Merrion's first-half revenue up 63pc to €2.7m
IRISH drug firm Merrion Pharmaceuticals posted a 63pc rise in revenue to €2.75m for the first half of the year and reduced its net loss by 65pc to €810,000, according to figures released yesterday.
The drug-development company, which is a spin-off of Elan, develops oral versions of medicines that are usually given by injection. It is closely linked with the Denmark-based medicine supplier Novo Nordisk.
Last year, the pair signed a deal to commercialise oral drug formulations, including an oral insulin product.
Virtually all of Merrion's revenue for the first six months of the year was derived from Novo Nordisk, with a substantial portion of that related to the manufacture of clinical trial batches for phase-one clinical trials of the oral insulin treatment.

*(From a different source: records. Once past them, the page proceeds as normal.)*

--- src/rtl/instr_mem_pipe_pkg.sv ---
// Shared constants and payload types for the pipelined instruction memory.
package instr_mem_pipe_pkg;

    localparam int unsigned INST_W     = 32;
    localparam int unsigned RD_LAT_MIN = 1;
    localparam int unsigned RD_LAT_MAX = 2;

    localparam logic [INST_W-1:0] NOP_INST_DEF = 32'h0000_0013;

    typedef struct packed {
        logic [INST_W-1:0] inst;
        logic              misaligned;
        logic              out_of_range;
    } word_rsp_t;

endpackage

--- src/rtl/instr_mem_array.sv ---
// Byte-wide program RAM with a combinational little-endian word read and
// fetch fault detection (misalignment first, then range).
module instr_mem_array
    import instr_mem_pipe_pkg::*;
#(
    parameter int unsigned       ADDR_W   = 64,
    parameter int unsigned       DEPTH    = 256,
    parameter logic [INST_W-1:0] NOP_INST = NOP_INST_DEF
) (
    input  logic              clk,
    input  logic              prog_we,
    input  logic [ADDR_W-1:0] prog_addr,
    input  logic [7:0]        prog_data,
    input  logic [ADDR_W-1:0] rd_addr,
    output word_rsp_t         rd_rsp_c
);

    localparam int unsigned IDX_W = $clog2(DEPTH);

    logic [7:0]        mem_q [DEPTH];
    logic              prog_hit_c;
    logic [ADDR_W:0]   rd_end_c;
    logic [IDX_W-1:0]  rd_base_c;

    assign prog_hit_c = prog_addr < ADDR_W'(DEPTH);
    // one extra bit so the last-byte address can never wrap back into range
    assign rd_end_c   = {1'b0, rd_addr} + (ADDR_W+1)'(3);
    assign rd_base_c  = {rd_addr[IDX_W-1:2], 2'b00};

    // Storage has no reset so a loaded image survives a core reset.
    always_ff @(posedge clk) begin
        if (prog_we && prog_hit_c) begin
            mem_q[prog_addr[IDX_W-1:0]] <= prog_data;
        end
    end

    always_comb begin
        rd_rsp_c = '{inst: NOP_INST, misaligned: 1'b0, out_of_range: 1'b0};
        if (rd_addr[1:0] != 2'b00) begin
            rd_rsp_c.misaligned = 1'b1;
        end else if (rd_end_c >= (ADDR_W+1)'(DEPTH)) begin
            rd_rsp_c.out_of_range = 1'b1;
        end else begin
            rd_rsp_c.inst = {mem_q[rd_base_c + IDX_W'(3)], mem_q[rd_base_c + IDX_W'(2)],
                             mem_q[rd_base_c + IDX_W'(1)], mem_q[rd_base_c]};
        end
    end

endmodule

--- src/rtl/instr_mem_pipe.sv ---
// Clocked instruction memory for the RV64 IF stage: 1- or 2-cycle fetch
// pipeline with stall/flush control and a byte-wide program-load port.
module instr_mem_pipe
    import instr_mem_pipe_pkg::*;
#(
    parameter int unsigned       ADDR_W       = 64,
    parameter int unsigned       DEPTH        = 256,
    parameter int unsigned       READ_LATENCY = 1,
    parameter logic [INST_W-1:0] NOP_INST     = NOP_INST_DEF
) (
    input  logic              clk,
    input  logic              reset,
    input  logic              fetch_req,
    input  logic [ADDR_W-1:0] fetch_addr,
    output logic              fetch_ready,
    input  logic              stall,
    input  logic              flush,
    output logic              inst_valid,
    output logic [INST_W-1:0] inst_out,
    output logic [ADDR_W-1:0] inst_pc,
    output logic              misaligned,
    output logic              out_of_range,
    input  logic              prog_we,
    input  logic [ADDR_W-1:0] prog_addr,
    input  logic [7:0]        prog_data
);

    localparam int unsigned LAT = (READ_LATENCY < RD_LAT_MIN) ? RD_LAT_MIN :
                                  (READ_LATENCY > RD_LAT_MAX) ? RD_LAT_MAX : READ_LATENCY;
    localparam bit TWO_STAGE = (LAT == RD_LAT_MAX);

    logic              accept_c;
    word_rsp_t         rd_rsp_c;
    logic              src_live_c;
    word_rsp_t         src_rsp_c;
    logic [ADDR_W-1:0] src_pc_c;

    logic              s1_valid_q, s1_valid_d;
    word_rsp_t         s1_rsp_q, s1_rsp_d;
    logic [ADDR_W-1:0] s1_pc_q, s1_pc_d;
    logic              inst_valid_q, inst_valid_d;
    word_rsp_t         out_rsp_q, out_rsp_d;
    logic [ADDR_W-1:0] out_pc_q, out_pc_d;

    assign fetch_ready = !stall && !prog_we;
    assign accept_c    = fetch_req && fetch_ready;

    instr_mem_array #(
        .ADDR_W   (ADDR_W),
        .DEPTH    (DEPTH),
        .NOP_INST (NOP_INST)
    ) u_array (
        .clk       (clk),
        .prog_we   (prog_we),
        .prog_addr (prog_addr),
        .prog_data (prog_data),
        .rd_addr   (fetch_addr),
        .rd_rsp_c  (rd_rsp_c)
    );

    // Output stage is fed by the extra stage, or straight from the array at latency 1.
    assign src_live_c = TWO_STAGE ? (s1_valid_q && !flush) : accept_c;
    assign src_rsp_c  = TWO_STAGE ? s1_rsp_q : rd_rsp_c;
    assign src_pc_c   = TWO_STAGE ? s1_pc_q  : fetch_addr;

    always_comb begin
        s1_valid_d   = s1_valid_q;
        s1_rsp_d     = s1_rsp_q;
        s1_pc_d      = s1_pc_q;
        inst_valid_d = inst_valid_q;
        out_rsp_d    = out_rsp_q;
        out_pc_d     = out_pc_q;

        // flush beats stall for valid bits; payloads only move when not stalled
        if (!stall || flush) begin
            s1_valid_d   = TWO_STAGE && accept_c;
            inst_valid_d = src_live_c;
        end
        if (!stall && accept_c && TWO_STAGE) begin
            s1_rsp_d = rd_rsp_c;
            s1_pc_d  = fetch_addr;
        end
        if (!stall && src_live_c) begin
            out_rsp_d = src_rsp_c;
            out_pc_d  = src_pc_c;
        end
    end

    always_ff @(posedge clk or negedge reset) begin
        if (!reset) begin
            s1_valid_q   <= 1'b0;
            s1_rsp_q     <= '0;
            s1_pc_q      <= '0;
            inst_valid_q <= 1'b0;
            out_rsp_q    <= '0;
            out_pc_q     <= '0;
        end else begin
            s1_valid_q   <= s1_valid_d;
            s1_rsp_q     <= s1_rsp_d;
            s1_pc_q      <= s1_pc_d;
            inst_valid_q <= inst_valid_d;
            out_rsp_q    <= out_rsp_d;
            out_pc_q     <= out_pc_d;
        end
    end

    assign inst_valid   = inst_valid_q;
    assign inst_out     = out_rsp_q.inst;
    assign inst_pc      = out_pc_q;
    assign misaligned   = out_rsp_q.misaligned;
    assign out_of_range = out_rsp_q.out_of_range;

endmodule

--- config.mk ---
export PLATFORM = sky130hd
export DESIGN_NAME = instr_mem_pipe
export DESIGN_NICKNAME = d
export VERILOG_FILES = /design/src/rtl/instr_mem_pipe_pkg.sv /design/src/rtl/instr_mem_array.sv /design/src/rtl/instr_mem_pipe.sv
export SDC_FILE = /design/constraint.sdc
export NUM_CORES = 2
export LEC_CHECK = 0
export CAP_MARGIN = 40
export CORE_MARGIN = 1.5
export CORE_UTILIZATION = 45
export DETAILED_ROUTE_END_ITERATION = 12
export PLACE_DENSITY_LB_ADDON = 0.1
export SETUP_SLACK_MARGIN = 0.02
export SYNTH_ARGS = -nofsm -noshare
export SYNTH_HDL_FRONTEND = slang
export SYNTH_SLANG_ARGS = --single-unit
--- constraint.sdc ---
create_clock -name clk -period 2.9 [get_ports clk]
set_input_delay 0.87 -clock clk [delete_from_list [all_inputs] [get_ports clk]]
set_output_delay 0.87 -clock clk [all_outputs]
set_load 0.03 [all_outputs]
==> out/metrics.csv <==
metric,value,unit
Finished Cell Area,0.106,mm^2
leakage,35.1,nW
most frequent cells in the layout,"edfxtp_1 (2048), mux4_2 (650), buf_4 (489)",
Most used DFF post-synth,edfxtp_1,
drt first-iter violations,4217,
Slew headroom,0.470,
cell with the largest stage delay on the worst path,or4_4,
Ports,242,
"Async S/R FF share, synth",0.0461,
dpl ws,-1.92,ns
antenna-violating nets left,0,
layout overhead on the synthesized area,26.3,%
Max-cap violations,0,
DIE AREA,0.189,mm^2
Startpoint Class,input port,
peak supply drop,593,uV
Max H-tree Level,4,
grt ovf,0,
post-synthesis sequential area ratio,0.761,
worst-skew pair later-pin latency,0.87,ns
reg2reg setup slack,0.55,ns
ranking of synthesized cells by area,"edfxtp_1 (73%), mux4_2 (17%), dfrtp_1 (2.9%)",
Avg WL per Cell,30.1,um
crit-path cells,buf_6 > o211ai_1 > buf_4 > or3_4 > or4_4 > o21a_1 > a211oi_2 > nand4_1 > nor4_4 > buf_4 > nand3_4 > buf_12 > o22a_1,
Fillers,14000,
Port-buffer cells,241,
final WL,229000,um
pwr dens,618,mW/mm^2
Max Freq,328,MHz
Clock transition at path regs,0.06,ns
Initial Util,0.453,
vias,43300,
syn_area_per_cell,21.4,um^2
Detailed Place HPWL,148000,um
Worst Path Arrival,3.79,ns
vias per cell,5.69,
share of cells above drive strength 1,0.405,
Post-Syn Area,0.0841,mm^2
Setup CP Type,input port to flip-flop,
die width,435,um
Worst Path Max Fanout,7,
power share of the combinational group,0.069,
CTS Buf Count,218,
RSZ-0062 raised after global routing,true,
Synth top area share,0.731,
Flop pwr share,0.521,
min Tclk post-route,3.05,ns
overall power,65.6,mW
first-pass GRT wire length,325000,um
Final Hold Fails,0,
post-synthesis cell count,3931,
routability cong.,0.894,
post-synth top area cell,edfxtp_1,
NumNets Final,5083,
worst slew pin tran,0.785,ns
Switching Share,0.218,
Hold Startpoint,fetch_addr[10],
TritonCTS clock tree,done,
"leading cell type in the layout, fill and taps excluded",edfxtp_1,
Syn Nets,4073,
crit-path max cell delay,0.56,ns
Crit path top cell by count,buf_4,
Synth cell types,68,
P_int,51.3,mW
clock network power share,0.411,
Worst Setup SP,fetch_addr[0],
Finished Core Util,0.573,
pins over their slew limit,0,
r2r startpoint,u_array.mem_q[47][7],
cell row count,158,
HP Class,input port to flip-flop,
core area,0.185,mm^2
largest net degree at the start of global routing,101,
GRT Total Usage,0.240,
drt pass-1 iters,5,
switching pwr,14.3,mW
Worst Slack Setup Final,-0.145,ns
Bufs on Longest Clock Path,3,
status,"complete, but fails checks",
placed inst area,0.0979,mm^2
initial antenna violation count,11,
clk root buf,clkbuf_16,
Layout Skew,0.0319,ns
Synth Register Bits,2147,
clock sink count,2147,
WP data required,3.64,ns
CP endpoint kind,flip-flop,
Synthesis Warnings,0,
number of flops mapped to enable cells by yosys,2048,
failing checks,negative setup slack,
final worst-path cycle share,1.05,
Setup Viol. Count Final,33,
DRC,0,
vias in the first global route,44800,
Die Y,435,um
-- final timing paths --
check | depth (start not counted) | to
setup reg to reg | 8 | inst_out[31]
setup / recovery | 13 | inst_out[1]
min in group asynchronous | 2 | inst_out[30]
hold reg to reg | 2 | inst_pc[57]
max in group asynchronous | 3 | inst_out[15]
hold / removal | 3 | inst_pc[10]
-- timing repair --
| action | 4_1_cts | 5_1_grt |
|---|---|---|
| cloned | 5 | 7 |
| resized for setup | 297 | 122 |
| pin swaps | 47 | 22 |
| hold endpoints to repair | 21 | 0 |
| hold buffers | 1 | 0 |
| endpoints found under the setup margin | 2120 | 1658 |
| buffers inserted | 22 | 5 |
-- critical path, delay by kind of cell --
family | cells | cell delay [ns]
buffers and inverters | 4 | 0.64
AOI/OAI and AO/OA | 4 | 0.61
and+or+nand+nor | 5 | 1.66
-- power groups by stage --
| stage | clock network (mW) | registers, mW | logic [mW] |
|---|---|---|---|
| floorplan | 0 | 35.1 | 1.74 |
| global placement | 0 | 34.8 | 4.45 |
| detailed placement | 0 | 34.8 | 4.47 |
| CTS | 27.5 | 34.2 | 4.54 |
| global route | 28.6 | 34.2 | 4.74 |
| finish | 26.9 | 34.2 | 4.49 |
-- synth_stat cells, types with 3 or more instances --
master	n
a21oi_1	9
xnor2_1	10
nand3_1	29
or3_1	8
nor4_1	24
buf_2	17
mux2i_1	32
clkbuf_1	133
and4_1	10
a22oi_1	9
or4_1	7
nor3b_1	3
nor3_1	23
o31ai_1	4
o311ai_0	8
mux2_2	7
buf_1	68
o31a_1	3
inv_1	9
o211ai_1	5
dfrtp_1	99
and3_1	11
o22a_1	3
mux4_2	650
a211oi_1	3
a31oi_1	3
xor2_1	3
edfxtp_1	2048
nand2b_1	4
nand4_1	32
nand2_1	285
nor2_1	283
o21ai_1	10
nor2b_1	6
o21ai_2	20
and2_1	4
o21ai_0	13
-- metrics by stage --
stage	instances	hold slack [ns]	TNS, ns
2_1_floorplan	3931	0.574	-25.79
4_1_cts	7590	0.244	-0.130
5_1_grt	7604	0.279	-7.99
6_report	7606	0.307	-2.49
3_3_place_gp	7161	0.456	-2367.60
3_5_place_dp	7162	0.462	-2323.77
-- cell families (layout without fill, tap and decap cells) --
logic type                count (synthesis)  in the layout  synth area share
buffers and inverters                   229           1420            0.0107
muxes                                   689            689             0.179
other                                     0              4                 0
DFF                                    2147           2147             0.761
and+or+nand+nor                         745            745            0.0389
xor gates and xnor gates                 13             13           0.00135
AOI/OAI and AO/OA                       108            108           0.00940
-- flip-flops by register name, indices dropped and copies added, names as in the netlist --
register and flops:
inst_out 32, inst_pc 64, inst_valid 1, misaligned 1, out_of_range 1, u_array.mem_q 2048
-- area by class of cell --
class / instances / area [um^2] / share of cell area
multi-input cells: 1555 / 20900 / 0.197
inverters: 9 / 33.8 / 0.000318
flip-flops and latches: 2147 / 64000 / 0.603
repair buffers: 1010 / 11300 / 0.107
diodes: 4 / 10.0 / 0.0000943
clock inverters: 112 / 871 / 0.00820
clock buffers: 289 / 5920 / 0.0558
well taps: 2480 / 3100 / 0.0292
-- layer usage --
metal,GRT usage,vias to the layer above,share of wire
met5,0,-,0.00012
met4,0.0787,4,0.033
met3,0.0361,304,0.054
met1,0.330,23200,0.42
li1,-,18400,-
met2,0.396,1387,0.50
(Power assumes the default switching activity.)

Merrion noted that as that manufacture was now complete and products were in phase-one trials, it was expected development revenue would decrease in the second half of this year.
Research and development expenses at Merrion fell 35pc to €1.7m, primarily due to reduced clinical trial costs, offset by an increase in headcount.
The company had cash and cash equivalents of €5.9m at the end of June, down 18pc compared to the end of last December. This was mainly due to outflows related to the acquisition of property, plant and equipment and the repayment of loans and finance leases at its facility in Citywest, Dublin.
Chief executive John Lynch said the results showed "significant progress". Within the next six months, the company will expand its early stage pipeline and develop its technology base.